The 2 mentioned providers aren’t even closely comparable. Not even close.
A couple of days ago I'd have agreed.
Now however I see the main difference in one growing only quantitatively while the other one, HS, also very considerably grew in terms of quality.
Cociu is possibly one of the closest match you could find here on LET. I wonder who else here started from scratch, laying fiber and everything apart from him, I bet not too much.
I can dig a tunnel to lay an IDE cable 20km long, put a hard drive over there, and connect the cable to the RAID controller. Clients don't need backups. If my data center burns down, I'll send the other hard drive to the client via certified mail.
They... stored the backups in the same building? 🤔
I also thought data centres weren't built out of shipping containers, but here we are. https://www.datacenterknowledge.com/archives/2012/06/13/ovh-deploys-container-cube-data-center
Standards in Singapore are usually higher than Europe. You can not find a facility with such a low level of security in Singapore.
Being unfamiliar with datacenter construction, let me ask this.
What mostly fueled that huge blaze, an inferno the size of Building 2? It wasn't the containers, which are steel. It wasn't the racks, which are steel. It probably wasn't the flooring, which probably wasn't wood or something very flammable.
What part of a server is flammable? Plastic parts, I suppose. Not the circuit boards. I've seen charred parts of PCBs, but fire doesn't spread, the material isn't exothermic. Copper wire and glass fibers aren't flammable, but their plastic insulation might be. Electrolytic capacitors? All of that sounds more or less like small change.
So, what would amount to tons of fuel for those huge flames leaping high above the buildings? Diesel storage tanks for the backup generators, maybe?
.... The floors were wood.
Aye, they were wood.
It seems the hole is just getting deeper.
At this point, I think all their data centers should be thoroughly investigated to find out what other bad practices they are employing to cut corners.
'Air cooled' servers without chassis?
I thought you were joking... Then I saw this:
what.
Source: Twitter:
You are missing one key element in your argument. Those who had servers in SBG and didn't have backups already know that they should have had backups. You do not need to tell them again.
Not to mention that saying the obvious on their face at this point is cruel.
But talking more about the irresponsibility's of OVH might force them to think twice before deploying their next DC.

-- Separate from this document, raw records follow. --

$ cat flow/run.sh
#!/bin/bash
# OpenROAD 26Q1-2900-gdf79404cd8, Yosys 0.63+post, stock flow scripts
make -C /OpenROAD-flow-scripts/flow DESIGN_CONFIG=/design/flow/config.mk WORK_HOME=/design/flow/orfs finish
$ cat flow/config.mk
export PLATFORM = sky130hd
export DESIGN_NAME = topLevel
export DESIGN_NICKNAME = topLevel
export VERILOG_FILES = /design/flow/design.v
export SDC_FILE = /design/flow/constraint.sdc
export NUM_CORES = 4
export LEC_CHECK = 1
export CORE_UTILIZATION = 40
$ cat flow/constraint.sdc
current_design topLevel

set clk_period 3.6
set clk_io_pct 0.2

create_clock -name clk0 -period $clk_period [get_ports {clk}]

set non_clock_inputs [all_inputs -no_clocks]
set_input_delay [expr $clk_period * $clk_io_pct] -clock clk0 $non_clock_inputs
set_output_delay [expr $clk_period * $clk_io_pct] -clock clk0 [all_outputs]
$ cat flow/design.v
module Mux4Machine(muxd,adrive,A,B,C,D,clk,reset,blank);
  output [3:0] muxd;  
  output [3:0] adrive;   
  input  [3:0] A,B,C,D,blank;
  input        clk,reset;
  reg    [3:0] muxd, adrive;
  parameter NUMSVAR=20;
  reg    [NUMSVAR:1] nS, S;  
  always @(posedge clk)
    if (reset) S <= 0;
    else  S <= nS;
  always @(S)
    nS = S + 1;
  always @(S[NUMSVAR:NUMSVAR-1] or A or B or C or D or blank)
  begin
    case(S[NUMSVAR:NUMSVAR-1])
        2'b11: begin muxd=A; adrive=(!blank[3] ? 4'b0111 : 4'b1111); end
        2'b10: begin muxd=B; adrive=(!blank[2] ? 4'b1011 : 4'b1111); end
        2'b01: begin muxd=C; adrive=(!blank[1] ? 4'b1101 : 4'b1111); end
        2'b00: begin muxd=D; adrive=(!blank[0] ? 4'b1110 : 4'b1111); end
        default: begin muxd=A; adrive=4'b1111; end
    endcase
  end
endmodule
module clk_div(input clk, rst, output clk_divide, faster_clk_divide);
	reg [23:0] clk_cnt;
	always @(posedge clk, posedge rst)
		if (rst) clk_cnt <= 24'd0;
		else if(clk_cnt == 24'd10000000) clk_cnt <= 24'd0;
		else clk_cnt <= clk_cnt + 24'd1;  
	assign clk_divide = clk_cnt[23];  
	assign faster_clk_divide = clk_cnt[21];
endmodule
module controller ( enable, up, resetCount, flashState, lapState, manualTrigger, start, stop, clr, countDown, timeSet, lap, clk, reset, flashing, stateOut);
	output enable, up, resetCount, flashState, lapState , manualTrigger;
	input start, stop, clr, countDown, timeSet, lap, clk, reset, flashing;
	output [2:0] stateOut;
	reg [2:0] presentState, nextState;
	parameter Zero = 3'b000, CntUp = 3'b001, CntDwn = 3'b010, HoldDisp = 3'b011, Flash = 3'b100, Lap = 3'b110, TimeJog = 3'b111;
	always @(posedge clk or posedge reset)
		if(reset) presentState <= Zero;
		else presentState <= nextState;
	always @(start, stop, clr, countDown, timeSet, lap, presentState, flashing) begin
		case (presentState)
			Zero: nextState = timeSet ? TimeJog : (start ? (countDown ? CntDwn : CntUp) : Zero);  
			CntUp: nextState = flashing ? Flash: (lap ? Lap: ( stop ? HoldDisp : CntUp));  
			CntDwn: nextState = flashing ? Flash: ( stop ? HoldDisp : CntDwn);  
			HoldDisp: nextState = clr ? Zero : (timeSet ? TimeJog : ((start ? (countDown ? CntDwn : CntUp) : HoldDisp))); 
			Flash: begin	if( start | stop) nextState = start ? (countDown ? CntDwn : CntUp) : Zero; 
					else nextState = Flash; end
			Lap: nextState = start ? (countDown ? CntDwn : CntUp): Lap;
			TimeJog: nextState = timeSet ? TimeJog : HoldDisp;
			default: nextState = Zero;
		endcase
	end
	assign enable = presentState == Zero | presentState == CntDwn | presentState == CntUp | presentState == Lap | (presentState == TimeJog & start);
	assign up = (presentState == CntUp) | (presentState == HoldDisp & ~countDown) | (presentState == Lap & ~countDown) | (presentState == TimeJog & ~countDown);
	assign resetCount = (presentState == Zero) | presentState == Flash;
	assign flashState = (presentState == Flash);
	assign lapState = presentState == Lap;
	assign stateOut = presentState; 
	assign manualTrigger = (presentState == TimeJog) & start;
endmodule
module count(cnt,clk,clr,en,up,upen,bken, rollover);
	output [3:0] cnt;
	output       upen, bken;
	output reg rollover;
	input        clk, clr, en, up;
	reg    [3:0] cnt, ncnt;
	always @(posedge clk)
	begin
		if(en)  
			if(clr)
				cnt <=  0;  
			else
				cnt <= ncnt;  
		else
			cnt <= cnt; 
	end
	always @(cnt or up)
	begin
		if(up)begin
			rollover = cnt == 9 ? 1'b1 : 1'b0;
			ncnt=(cnt==9) ? 0 : cnt+1;
		end else begin
			rollover = cnt == 0 ? 1'b1 : 1'b0;
			ncnt=(cnt==0) ? 9 : cnt-1;
		end
	end
	assign upen = (cnt==9) && up && en;
	assign bken = (cnt==0) && !up && en;
endmodule
module count5(cnt,clk,clr,en,up,upen,bken);
	output [3:0] cnt;
	output       upen, bken;
	input        clk, clr, en, up;
	reg    [3:0] cnt, ncnt;
	always @(posedge clk)
	begin
		if(en)
			if(clr)
				cnt <= 0;
			else
				cnt <= ncnt;
		else
			cnt <= cnt;
	end
	always @(cnt or up)
	begin
		if(up)
			ncnt=(cnt==5) ? 0 : cnt+1;
		else
			ncnt=(cnt==0) ? 5 : cnt-1;
	end
	assign upen = (cnt==5) && up && en;
	assign bken = (cnt==0) && !up && en;
endmodule
module counter(mins, tens, ones, tenths, flashTrue, enable, up, resetCount, manualTrigger, slow_clk, fastish_clk);
	output [3:0] mins, tens, ones, tenths;
	output flashTrue;
	input  enable, up, resetCount, manualTrigger, fastish_clk, slow_clk;
	wire tenthsUpEn, tenthsDwnEn;
	wire onesUpEn, onesDwnEn, onesEnable;
	wire tensUpEn, tensDwnEn, tensEnable;
	wire minsEnable;
	wire tenthsRollover, minsRollover;
	wire internalClock;
	assign internalClock = manualTrigger ? fastish_clk : slow_clk;
	count tenthsCount (tenths, internalClock, resetCount, enable, up, tenthsUpEn, tenthsDwnEn, tenthsRollover);
	count onesCount (ones, internalClock, resetCount, onesEnable, up, onesUpEn, onesDwnEn,);
	count5 tensCount (tens, internalClock, resetCount, tensEnable, up, tensUpEn, tensDwnEn);
	count minsCount (mins, internalClock, resetCount, minsEnable, up, , ,minsRollover);  
	assign onesEnable = (resetCount && enable) || tenthsUpEn || tenthsDwnEn;
	assign tensEnable = (resetCount && enable) || onesUpEn || onesDwnEn;
	assign minsEnable = (resetCount && enable) || tensUpEn || tensDwnEn;
	assign flashTrue = ((tenthsRollover  & mins == 0  & tens == 0 & ones == 0 & tenths == 0 & ~up) | (minsRollover & mins == 9 & tens == 5 & ones == 9 & tenths==9 & up)) & enable;
endmodule
module display (sevenSeg, displaySelect, decimal, mins, tens, ones, tenths, clk, reset, flashState, lapState);
	output [6:0] sevenSeg;
	output [3:0] displaySelect;
	output decimal;
	input [3:0] mins, tens, ones, tenths;
	input clk, reset, flashState, lapState;
	wire [3:0] hexVal;
	wire [3:0] blankDisp; 
	reg [24:0] clk_div_cnt;
	reg [3:0] minsHold, tensHold, onesHold, tenthsHold;
	always @(lapState)
	   if (lapState) begin
	       minsHold <=  minsHold;
	       tensHold <=  tensHold;
	       onesHold <=  onesHold;
	       tenthsHold <=  tenthsHold;
	   end
	   else begin 
	       minsHold <= mins;
	       tensHold <= tens;
	       onesHold <= ones;
	       tenthsHold <= tenths;
        end
	always @(posedge clk)
	   clk_div_cnt = clk_div_cnt + 1;
	assign blankDisp = flashState ? ((clk_div_cnt[24] == 1) ? 4'b1111: 4'b0000) : 4'b0000; 
	Mux4Machine mux (hexVal, displaySelect, minsHold, tensHold, onesHold, tenthsHold, clk, reset, blankDisp);
	sevenseghexdecoder decode (sevenSeg, hexVal, flashState);
	assign decimal = ~((displaySelect == 4'b0111) | (displaySelect == 4'b1101));
endmodule
`timescale 1 ns / 1ps
module sevenseghexdecoder(Seg, HexVal, flashState);
	output [0:6] Seg;
	input [3:0] HexVal;
	input flashState;
	reg [0:6] Seg;
	always @(HexVal)
	begin
	   if (~flashState)
            case (HexVal)
                4'h0:	Seg = 7'b000_0001;  
                4'h1:	Seg = 7'b100_1111;
                4'h2:	Seg = 7'b001_0010;
                4'h3:	Seg = 7'b000_0110;
                4'h4:	Seg = 7'b100_1100;
                4'h5:	Seg = 7'b010_0100;
                4'h6:	Seg = 7'b010_0000;
                4'h7:	Seg = 7'b000_1111;
                4'h8:	Seg = 7'b000_0000;
                4'h9:	Seg = 7'b000_0100;
                4'hA:	Seg = 7'b000_1000;
                4'hB:	Seg = 7'b110_0000;
                4'hC:	Seg = 7'b011_0001;
                4'hD:	Seg = 7'b100_0010;
                4'hE:	Seg = 7'b011_0000;
                4'hF:	Seg = 7'b011_1000;	
                default: Seg = 7'b111_1111;  
            endcase
          else Seg = 7'b000_0001;
	end
endmodule
module topLevel (input start, stop, clr, countDown, timeSet, lap, clk, reset, output [3:0] an, output [0:6] seg, output dp, output [2:0] stateOut);
	wire enable, up, resetCount, slow_clk, flashing, flashState, manualTrigger, fastish_clk;
	wire [3:0] mins, tens, ones, tenths;
	controller ctrl( enable, up, resetCount, flashState, lapState, manualTrigger, start, stop, clr, countDown, timeSet, lap, clk, reset, flashing, stateOut);
	counter cnt(mins, tens, ones, tenths, flashing, enable, up, resetCount, manualTrigger, slow_clk , fastish_clk);
	display disp(seg, an, dp, mins, tens, ones, tenths, clk, reset, flashState, lapState);
	clk_div clockDivider(clk, reset, slow_clk, fastish_clk);
endmodule
==> metrics.log <==
[flow] final metrics
[metrics] post-synth tally of flip-flops with integrated enable: 16
[metrics] total standard cell area after synthesis: 5380 um^2
[metrics] DRT antenna net count: 0
[metrics] OpenROAD warning count: 32
[metrics] clock buffer depth: 2
[metrics] maximum net fanout on the critical path: 9
[metrics] WP data arrival: ~2.7 ns
[metrics] leading register cell type out of synthesis: dfxtp_1
[metrics] Max Slew Vio Count: 0
[metrics] number of distinct library cells after synthesis: roughly 63
[metrics] detail-routed via count per cell: 5.39
[metrics] final tally of hold violations: 0
[metrics] Tot Pwr: about 2600 uW
[metrics] total negative slack for setup checks: 0 ns
[metrics] fraction of layout instances using a drive strength above 1: 8.12%
[metrics] Final setup violation count: 0
[metrics] Sequential cell area: roughly 2300 um^2
[metrics] slew at the pin closest to its max-slew limit: roughly 0.85 ns
[metrics] clock period minus final worst setup slack: around 3.4 ns
[metrics] instance tally after logic synthesis: approximately 600
[metrics] pin count of the biggest net entering global routing: 28
[metrics] unrepaired setup endpoints after global routing: no
[metrics] multi-input combinational cell area: approximately 2900 um^2
[metrics] clock transition at the registers of the reported paths: approximately 0.060 ns
[metrics] main kind of combinational logic by area: simple AND/OR/NAND/NOR gates
[metrics] xor/xnor share: a little under a tenth
[metrics] yosys synthesis chip area: roughly 5400 um^2
[metrics] simple share: roughly 25%
[metrics] Layout area overhead: 12.3%
[metrics] WL per Instance: about 14 um
[metrics] final setup skew: approximately 0.0073 ns
[metrics] proportion of register bits with asynchronous set or reset after synthesis: 26.0%
[metrics] nature of the critical path startpoint: flip-flop
[metrics] maximum clock frequency: 0.293 GHz
[metrics] count of endpoints without a timing constraint: 48
[metrics] total wirelength of the detailed-routed design: approximately 10 mm
[metrics] status: finished, final reports clean
[metrics] post-synthesis share of cell area spent on and-or and or-and gates: between 10% and 20%
[metrics] via count of the first global-routing pass: around 3.7k
[metrics] register pins left without a clock: 32
[metrics] clock tree from TritonCTS: built
[metrics] quantity of hold-fixing buffers added after cts: 0
[metrics] all-layer global routing usage: 15.9%
[metrics] Pre-antenna DRT Iters: 4
[metrics] Post-Synth Adder-Cell Area: 2.56%
[metrics] Remaining Overflow, GRT: 0
[metrics] kind of end point of the critical path: output port
[metrics] vias post-DR: 4133
[metrics] antenna diode count: 0
[metrics] power density relative to cell area: between 400 and 500 nW/um^2
[metrics] Fillers: approximately 1.2k
[metrics] cells on worst reg2reg path: 5
[metrics] period utilization: a little over nine tenths
[metrics] worst hold stages: 1
[metrics] Row Count: about 42
[metrics] worst min path class: reg -> reg
[metrics] Clock Latency Late Sink: approximately 0.33 ns
[metrics] Port-buffer cells: 22
[metrics] Setup Crit Path Kind: reg -> out
[metrics] number of buffers added by the clock tree synthesis step: 9
[metrics] syn avg cell area: about 9.2 um^2
[metrics] final RePlAce weighted congestion: roughly 0.88
[metrics] worst-case vdd ir drop: about 310 uV
[metrics] max_cap viols: 0
[metrics] top-level I/O count: 23
[metrics] count of routing violations after the opening detailed-route iteration: 265
[metrics] post-cts repair resize count: 0
[metrics] core utilization before placement: 40.8%
[metrics] number of warning messages in the yosys log: 8
[metrics] width of the die: roughly 120 um
[metrics] top logic cell by instance count in the layout: nor2_1
[metrics] Post-CTS Setup Repair Bufs: 0
[metrics] remaining max-slew budget at the tightest pin: 42.7%
[metrics] data required time at the worst endpoint: about 2.9 ns
[metrics] flip-flop and latch count after synthesis: between 100 and 150
[metrics] placeable core area: between 10000 and 15000 um^2
[metrics] height of the die: 118 um
[metrics] Die Size: 13900 um^2
[metrics] DRC violations left: 0
[metrics] leakage power figure: 0.00231 uW
[metrics] H-tree depth: 3
[metrics] wire length of the first global-routing pass: about 18 mm
[metrics] most frequently placed logic cells in the final layout: 53 x nor2_1, 44 x dfxtp_1, 31 x xnor2_1, 31 x nand2_1, 28 x nand4_1
[metrics] share of cell area taken by muxes after synthesis: between 4 and 5%
[metrics] antenna violations before repair: 0
[metrics] Detail Placement HPWL: between 7 and 8 mm
[metrics] Root Buffer: clkbuf_16
[metrics] cell total in the yosys stat output: about 580
layout make-up:
cell class | instances | area share (%)
clock inverter | 5 | 1.01
inverter | 20 | 1.24
sequential | 104 | 38.0
multi-input combinational | 423 | 47.3
clock buffer | 11 | 4.37
tap | 176 | 3.65
timing repair buffer | 28 | 4.39
registers in the layout, summed over array words and instances (netlist names):
register	cells
disp.clk_div_cnt	25
clockDivider.clk_cnt	24
disp.mux.S	20
cnt.minsCount.cnt	4
cnt.onesCount.cnt	4
cnt.tensCount.cnt	4
cnt.tenthsCount.cnt	4
disp.minsHold	4
disp.onesHold	4
disp.tensHold	4
disp.tenthsHold	4
ctrl.presentState	3
layer usage:
| layer | share of wire [%] | up-vias | GRT usage, % |
|---|---|---|---|
| li1 | - | 2116 | - |
| met1 | 54 | 1941 | 27.5 |
| met2 | 41 | 71 | 21.6 |
| met3 | 4.4 | 5 | 3.61 |
| met4 | 0.42 | 0 | 0.881 |
| met5 | 0 | - | 0 |
worst max-delay path, cell delays in order, from the launching register on:
cell,delay (ns)
dfxtp_2,0.44
mux4_2,0.60
inv_1,0.15
ha_1,0.23
nor2_1,0.07
a211o_1,0.27
a21oi_1,0.12
clkdlybuf4s50_1,0.47
stage by stage:
step / util (%) / hold slack, ns / instances / instance area (um^2) / worst slack, ns
after floorplan: - / 0.395 / 583 / 5380 / 1.06
after global placement: 43.3 / 0.407 / 751 / 5710 / 0.451
after detailed placement: 43.3 / 0.419 / 751 / 5710 / 0.401
after CTS: 45.8 / 0.431 / 767 / 6040 / 0.0405
after global routing: 45.8 / 0.455 / 767 / 6040 / 0.0380
final: 45.8 / 0.433 / 767 / 6040 / 0.185
cells by family (layout without fill, tap and decap cells):
logic type	after synthesis	count (layout)
latches	16	16
multiplexers	20	20
flip-flops	88	88
buffers and inverters	56	64
AND/OR/NAND/NOR	241	241
adder cells (fa/ha/maj)	11	11
AND-OR/OR-AND	93	93
XOR/XNOR	58	58
synth_stat cells, types with 10 or more instances:
library cell | instances | area [um^2]
clkbuf_1 | 27 | 101
dfrtp_1 | 27 | 676
inv_1 | 20 | 75.1
nor4_1 | 10 | 62.6
nand2_1 | 31 | 116
ha_1 | 11 | 138
a21oi_1 | 18 | 90.1
dlxtp_1 | 16 | 240
o21ai_0 | 20 | 100
nor2_1 | 53 | 199
nor2b_1 | 13 | 81.3
xor2_1 | 27 | 236
edfxtp_1 | 16 | 480
nor3_1 | 24 | 120
nand4_1 | 28 | 175
xnor2_1 | 31 | 272
nand3_1 | 26 | 130
dfxtp_1 | 45 | 901
report_power, final:
part | switching [uW] | internal (uW) | leakage (uW) | total, uW
clock | 336 | 600 | 0.000161 | 936
sequential | 90.7 | 901 | 0.00100 | 992
combinational | 384 | 277 | 0.00115 | 662
total | 811 | 1780 | 0.00231 | 2590
path summary, 6_finish.rpt:
check | endpoint | slack (ns) | start
max | seg[3] | 0.18 | disp.mux.S[19]
min | disp.clk_div_cnt[0] | 0.43 | disp.clk_div_cnt[0]
max reg2reg | ctrl.presentState[1] | 1.43 | ctrl.presentState[1]
min reg2reg | disp.clk_div_cnt[0] | 0.43 | disp.clk_div_cnt[0]
max in group asynchronous | clockDivider.clk_cnt[13] | 1.88 | reset
min in group asynchronous | clockDivider.clk_cnt[5] | 1.47 | reset
No activity file was given, so power comes from the tool's default toggle rates.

In your arguments, try to talk more about who is responsible for burning those servers, that's where the blame should be put at.
I don't actually blame OVH for the fire. I mean, they had to cut corners. They had to.
Don't want to know what caused the fire, either, because I am pretty sure it was electrical fire. That's the only one that'd ignite the wooden floors vigorously so fast to a point that, when the fire trucks showed up, the whole building was up in smoke.
I just like the drama and pointless cries of demanding data back from molten servers from SBG2.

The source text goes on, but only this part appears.